- Work required
Stop after the line with "localparam int unsigned C1_DIV_LSB = 0;"; until then, please copy every line of the records word for word from the first.

[Records from a data collection]
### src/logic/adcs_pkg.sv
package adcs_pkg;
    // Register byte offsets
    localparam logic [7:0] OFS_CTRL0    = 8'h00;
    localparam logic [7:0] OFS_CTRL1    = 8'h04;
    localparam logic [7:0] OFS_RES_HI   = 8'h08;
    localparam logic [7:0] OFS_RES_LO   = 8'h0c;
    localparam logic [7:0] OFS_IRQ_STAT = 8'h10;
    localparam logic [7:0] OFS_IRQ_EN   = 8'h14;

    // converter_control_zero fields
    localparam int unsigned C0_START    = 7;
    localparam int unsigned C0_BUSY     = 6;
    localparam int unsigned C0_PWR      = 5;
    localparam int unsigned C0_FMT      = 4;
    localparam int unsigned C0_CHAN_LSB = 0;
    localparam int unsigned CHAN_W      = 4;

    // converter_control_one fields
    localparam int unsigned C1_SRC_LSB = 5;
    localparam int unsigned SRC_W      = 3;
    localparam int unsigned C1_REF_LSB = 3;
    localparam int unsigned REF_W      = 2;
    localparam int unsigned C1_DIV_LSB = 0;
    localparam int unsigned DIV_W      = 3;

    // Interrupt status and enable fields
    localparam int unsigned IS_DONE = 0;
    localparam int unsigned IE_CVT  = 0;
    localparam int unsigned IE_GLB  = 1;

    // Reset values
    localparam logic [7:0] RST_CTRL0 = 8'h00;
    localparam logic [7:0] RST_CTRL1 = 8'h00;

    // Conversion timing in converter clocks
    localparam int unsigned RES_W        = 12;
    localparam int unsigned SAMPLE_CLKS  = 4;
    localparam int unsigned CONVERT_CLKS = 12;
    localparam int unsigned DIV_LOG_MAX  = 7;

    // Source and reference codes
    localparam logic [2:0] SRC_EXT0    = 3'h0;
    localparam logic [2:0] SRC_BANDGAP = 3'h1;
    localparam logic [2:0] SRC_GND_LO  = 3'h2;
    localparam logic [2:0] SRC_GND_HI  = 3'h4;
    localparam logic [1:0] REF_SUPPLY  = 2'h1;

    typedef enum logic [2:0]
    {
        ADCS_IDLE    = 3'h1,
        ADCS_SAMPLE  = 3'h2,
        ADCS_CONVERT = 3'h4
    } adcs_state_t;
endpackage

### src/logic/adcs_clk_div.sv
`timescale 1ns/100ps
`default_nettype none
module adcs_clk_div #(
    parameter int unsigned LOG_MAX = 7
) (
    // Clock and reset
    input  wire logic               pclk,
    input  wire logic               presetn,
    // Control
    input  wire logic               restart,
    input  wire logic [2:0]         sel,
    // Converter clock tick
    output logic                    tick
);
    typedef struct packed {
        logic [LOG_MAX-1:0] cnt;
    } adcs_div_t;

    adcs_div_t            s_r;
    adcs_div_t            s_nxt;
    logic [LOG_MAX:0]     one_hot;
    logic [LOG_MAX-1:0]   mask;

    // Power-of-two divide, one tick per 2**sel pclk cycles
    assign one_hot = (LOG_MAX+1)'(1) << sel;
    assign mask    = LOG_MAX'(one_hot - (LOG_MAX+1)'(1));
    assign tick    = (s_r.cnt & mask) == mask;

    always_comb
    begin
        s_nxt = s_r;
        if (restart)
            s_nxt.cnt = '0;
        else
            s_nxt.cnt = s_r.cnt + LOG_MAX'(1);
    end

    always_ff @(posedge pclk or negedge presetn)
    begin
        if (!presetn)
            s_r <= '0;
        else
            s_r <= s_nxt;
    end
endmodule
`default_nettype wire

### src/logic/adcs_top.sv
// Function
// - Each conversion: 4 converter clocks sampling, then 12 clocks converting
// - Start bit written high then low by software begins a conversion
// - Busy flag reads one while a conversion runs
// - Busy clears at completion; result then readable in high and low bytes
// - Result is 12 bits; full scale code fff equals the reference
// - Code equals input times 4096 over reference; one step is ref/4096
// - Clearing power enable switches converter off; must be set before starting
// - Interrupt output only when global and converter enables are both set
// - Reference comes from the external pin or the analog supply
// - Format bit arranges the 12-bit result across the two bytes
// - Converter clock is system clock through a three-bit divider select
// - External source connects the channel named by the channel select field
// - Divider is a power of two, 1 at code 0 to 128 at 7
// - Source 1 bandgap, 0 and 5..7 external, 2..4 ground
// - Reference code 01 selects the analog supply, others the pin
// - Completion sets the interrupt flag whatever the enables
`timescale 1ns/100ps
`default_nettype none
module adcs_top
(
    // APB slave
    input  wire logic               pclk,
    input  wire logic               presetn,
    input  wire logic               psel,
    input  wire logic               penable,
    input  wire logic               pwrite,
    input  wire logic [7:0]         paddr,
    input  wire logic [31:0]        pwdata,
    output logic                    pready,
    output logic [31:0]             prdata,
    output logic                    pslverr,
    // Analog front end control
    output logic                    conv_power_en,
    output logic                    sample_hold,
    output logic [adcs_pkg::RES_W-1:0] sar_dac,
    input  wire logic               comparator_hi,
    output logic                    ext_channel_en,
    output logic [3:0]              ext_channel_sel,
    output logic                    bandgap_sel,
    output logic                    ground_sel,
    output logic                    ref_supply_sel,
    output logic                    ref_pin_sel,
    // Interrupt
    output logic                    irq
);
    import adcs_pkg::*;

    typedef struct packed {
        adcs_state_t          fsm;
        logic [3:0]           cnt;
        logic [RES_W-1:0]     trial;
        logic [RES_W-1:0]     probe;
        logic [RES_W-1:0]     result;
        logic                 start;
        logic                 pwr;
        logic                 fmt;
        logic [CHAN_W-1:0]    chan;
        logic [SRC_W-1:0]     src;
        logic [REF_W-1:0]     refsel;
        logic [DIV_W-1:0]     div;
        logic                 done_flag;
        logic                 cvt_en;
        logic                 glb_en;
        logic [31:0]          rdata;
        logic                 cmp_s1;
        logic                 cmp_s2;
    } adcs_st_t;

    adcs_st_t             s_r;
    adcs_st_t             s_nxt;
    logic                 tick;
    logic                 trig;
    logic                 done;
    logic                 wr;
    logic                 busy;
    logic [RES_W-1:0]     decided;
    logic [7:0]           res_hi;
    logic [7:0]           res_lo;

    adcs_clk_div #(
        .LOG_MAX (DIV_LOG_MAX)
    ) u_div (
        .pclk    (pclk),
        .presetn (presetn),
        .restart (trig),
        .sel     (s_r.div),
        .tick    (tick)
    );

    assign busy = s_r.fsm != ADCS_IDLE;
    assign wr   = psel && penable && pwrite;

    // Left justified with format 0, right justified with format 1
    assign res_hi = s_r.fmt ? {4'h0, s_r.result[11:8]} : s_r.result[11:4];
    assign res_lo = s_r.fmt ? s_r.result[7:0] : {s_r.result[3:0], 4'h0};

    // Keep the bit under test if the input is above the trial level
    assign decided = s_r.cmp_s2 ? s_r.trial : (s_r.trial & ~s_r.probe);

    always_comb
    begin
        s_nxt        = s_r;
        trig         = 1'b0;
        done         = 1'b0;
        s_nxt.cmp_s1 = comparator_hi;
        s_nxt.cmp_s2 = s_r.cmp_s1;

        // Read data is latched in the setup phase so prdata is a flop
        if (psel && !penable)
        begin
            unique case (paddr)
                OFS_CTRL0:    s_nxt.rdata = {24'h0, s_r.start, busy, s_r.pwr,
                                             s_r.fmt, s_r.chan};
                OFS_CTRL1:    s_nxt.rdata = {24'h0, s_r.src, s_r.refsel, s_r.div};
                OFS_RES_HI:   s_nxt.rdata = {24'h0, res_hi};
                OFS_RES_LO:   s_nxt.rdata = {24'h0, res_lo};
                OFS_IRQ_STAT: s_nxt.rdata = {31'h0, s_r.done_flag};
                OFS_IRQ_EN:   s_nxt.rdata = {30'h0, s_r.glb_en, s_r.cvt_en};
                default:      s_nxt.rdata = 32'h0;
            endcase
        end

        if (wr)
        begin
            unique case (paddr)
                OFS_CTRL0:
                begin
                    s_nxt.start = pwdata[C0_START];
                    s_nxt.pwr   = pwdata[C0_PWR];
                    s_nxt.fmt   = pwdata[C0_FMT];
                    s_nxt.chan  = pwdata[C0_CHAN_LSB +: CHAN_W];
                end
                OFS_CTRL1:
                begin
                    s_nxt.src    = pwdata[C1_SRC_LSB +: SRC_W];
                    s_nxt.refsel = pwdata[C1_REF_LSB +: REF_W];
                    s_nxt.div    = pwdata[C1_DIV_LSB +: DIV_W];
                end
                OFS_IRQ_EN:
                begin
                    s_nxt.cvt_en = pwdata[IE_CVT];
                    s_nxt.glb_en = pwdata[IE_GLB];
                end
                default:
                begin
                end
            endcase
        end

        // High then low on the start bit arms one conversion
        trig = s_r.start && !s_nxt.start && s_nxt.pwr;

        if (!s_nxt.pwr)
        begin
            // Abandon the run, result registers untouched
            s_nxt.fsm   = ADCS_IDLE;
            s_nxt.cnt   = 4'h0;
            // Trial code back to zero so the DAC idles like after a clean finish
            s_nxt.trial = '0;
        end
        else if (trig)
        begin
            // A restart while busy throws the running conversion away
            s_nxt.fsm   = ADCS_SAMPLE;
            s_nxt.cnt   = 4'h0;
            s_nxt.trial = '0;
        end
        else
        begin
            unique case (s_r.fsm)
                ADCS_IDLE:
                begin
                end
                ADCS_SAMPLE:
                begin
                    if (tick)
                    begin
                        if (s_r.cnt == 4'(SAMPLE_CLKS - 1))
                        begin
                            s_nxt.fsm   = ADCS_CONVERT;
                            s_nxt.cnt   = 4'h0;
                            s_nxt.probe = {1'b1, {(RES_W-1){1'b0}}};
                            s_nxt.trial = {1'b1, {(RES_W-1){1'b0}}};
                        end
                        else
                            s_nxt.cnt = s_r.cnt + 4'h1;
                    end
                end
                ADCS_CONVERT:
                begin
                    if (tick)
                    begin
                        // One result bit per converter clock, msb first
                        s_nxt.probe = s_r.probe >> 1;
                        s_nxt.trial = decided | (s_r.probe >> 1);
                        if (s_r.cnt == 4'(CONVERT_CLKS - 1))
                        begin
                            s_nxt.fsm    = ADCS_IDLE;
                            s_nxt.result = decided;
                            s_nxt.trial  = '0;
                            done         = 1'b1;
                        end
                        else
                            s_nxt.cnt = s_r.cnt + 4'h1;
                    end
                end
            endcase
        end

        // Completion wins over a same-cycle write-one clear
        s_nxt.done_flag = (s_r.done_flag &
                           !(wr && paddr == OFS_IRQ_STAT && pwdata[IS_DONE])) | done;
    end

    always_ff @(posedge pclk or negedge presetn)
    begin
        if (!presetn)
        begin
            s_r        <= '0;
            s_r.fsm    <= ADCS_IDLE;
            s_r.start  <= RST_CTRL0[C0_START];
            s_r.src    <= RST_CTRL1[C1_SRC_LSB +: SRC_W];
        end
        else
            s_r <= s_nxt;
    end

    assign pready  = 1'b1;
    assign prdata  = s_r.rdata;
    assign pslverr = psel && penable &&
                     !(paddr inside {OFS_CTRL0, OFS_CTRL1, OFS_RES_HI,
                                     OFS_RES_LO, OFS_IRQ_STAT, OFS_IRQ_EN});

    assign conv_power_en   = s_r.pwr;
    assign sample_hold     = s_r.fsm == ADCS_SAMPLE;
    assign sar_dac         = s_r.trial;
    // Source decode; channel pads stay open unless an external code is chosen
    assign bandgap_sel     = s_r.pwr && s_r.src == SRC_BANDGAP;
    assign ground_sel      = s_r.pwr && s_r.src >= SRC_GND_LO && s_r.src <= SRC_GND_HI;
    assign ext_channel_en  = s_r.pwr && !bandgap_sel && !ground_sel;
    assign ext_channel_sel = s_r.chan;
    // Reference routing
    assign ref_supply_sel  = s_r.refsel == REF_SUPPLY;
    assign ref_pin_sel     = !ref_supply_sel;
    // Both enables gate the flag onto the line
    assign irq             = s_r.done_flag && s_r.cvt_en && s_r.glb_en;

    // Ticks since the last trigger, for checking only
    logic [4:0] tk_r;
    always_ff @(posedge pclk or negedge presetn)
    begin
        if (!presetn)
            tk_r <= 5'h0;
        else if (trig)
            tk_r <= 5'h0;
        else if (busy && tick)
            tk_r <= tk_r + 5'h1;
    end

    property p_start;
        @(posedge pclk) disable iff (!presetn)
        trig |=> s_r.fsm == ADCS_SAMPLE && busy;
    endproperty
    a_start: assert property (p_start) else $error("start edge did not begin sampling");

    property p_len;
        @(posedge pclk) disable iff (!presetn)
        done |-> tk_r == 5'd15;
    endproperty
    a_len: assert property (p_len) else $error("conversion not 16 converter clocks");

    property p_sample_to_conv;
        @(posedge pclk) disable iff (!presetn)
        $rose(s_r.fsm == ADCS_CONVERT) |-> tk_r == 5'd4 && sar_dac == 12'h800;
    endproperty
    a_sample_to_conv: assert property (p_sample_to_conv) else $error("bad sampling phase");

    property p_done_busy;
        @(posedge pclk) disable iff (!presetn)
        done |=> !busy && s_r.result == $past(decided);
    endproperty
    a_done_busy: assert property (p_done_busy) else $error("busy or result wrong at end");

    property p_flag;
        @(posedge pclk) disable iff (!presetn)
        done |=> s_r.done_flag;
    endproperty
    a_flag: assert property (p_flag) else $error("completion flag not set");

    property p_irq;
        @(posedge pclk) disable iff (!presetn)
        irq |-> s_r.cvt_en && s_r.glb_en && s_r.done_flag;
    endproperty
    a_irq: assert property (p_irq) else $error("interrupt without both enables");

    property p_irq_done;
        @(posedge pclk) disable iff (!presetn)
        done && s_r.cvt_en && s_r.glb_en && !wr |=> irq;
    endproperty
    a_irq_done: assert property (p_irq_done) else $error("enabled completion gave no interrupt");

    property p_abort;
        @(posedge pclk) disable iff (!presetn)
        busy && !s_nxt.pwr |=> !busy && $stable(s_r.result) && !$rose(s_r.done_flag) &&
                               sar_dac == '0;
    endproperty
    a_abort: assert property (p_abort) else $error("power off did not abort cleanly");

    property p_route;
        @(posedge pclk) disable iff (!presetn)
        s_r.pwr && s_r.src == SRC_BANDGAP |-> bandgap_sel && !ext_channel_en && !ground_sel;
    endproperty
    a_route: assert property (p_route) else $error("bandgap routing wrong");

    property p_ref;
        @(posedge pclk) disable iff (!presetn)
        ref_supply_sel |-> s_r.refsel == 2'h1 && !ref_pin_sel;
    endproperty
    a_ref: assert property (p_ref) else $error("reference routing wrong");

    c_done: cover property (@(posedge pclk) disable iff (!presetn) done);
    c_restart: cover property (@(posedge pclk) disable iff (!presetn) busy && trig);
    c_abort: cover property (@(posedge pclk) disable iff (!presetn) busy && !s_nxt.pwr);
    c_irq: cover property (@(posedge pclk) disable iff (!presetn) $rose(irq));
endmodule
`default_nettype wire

- Result
### src/logic/adcs_pkg.sv
package adcs_pkg;
    // Register byte offsets
    localparam logic [7:0] OFS_CTRL0    = 8'h00;
    localparam logic [7:0] OFS_CTRL1    = 8'h04;
    localparam logic [7:0] OFS_RES_HI   = 8'h08;
    localparam logic [7:0] OFS_RES_LO   = 8'h0c;
    localparam logic [7:0] OFS_IRQ_STAT = 8'h10;
    localparam logic [7:0] OFS_IRQ_EN   = 8'h14;

    // converter_control_zero fields
    localparam int unsigned C0_START    = 7;
    localparam int unsigned C0_BUSY     = 6;
    localparam int unsigned C0_PWR      = 5;
    localparam int unsigned C0_FMT      = 4;
    localparam int unsigned C0_CHAN_LSB = 0;
    localparam int unsigned CHAN_W      = 4;

    // converter_control_one fields
    localparam int unsigned C1_SRC_LSB = 5;
    localparam int unsigned SRC_W      = 3;
    localparam int unsigned C1_REF_LSB = 3;
    localparam int unsigned REF_W      = 2;
    localparam int unsigned C1_DIV_LSB = 0;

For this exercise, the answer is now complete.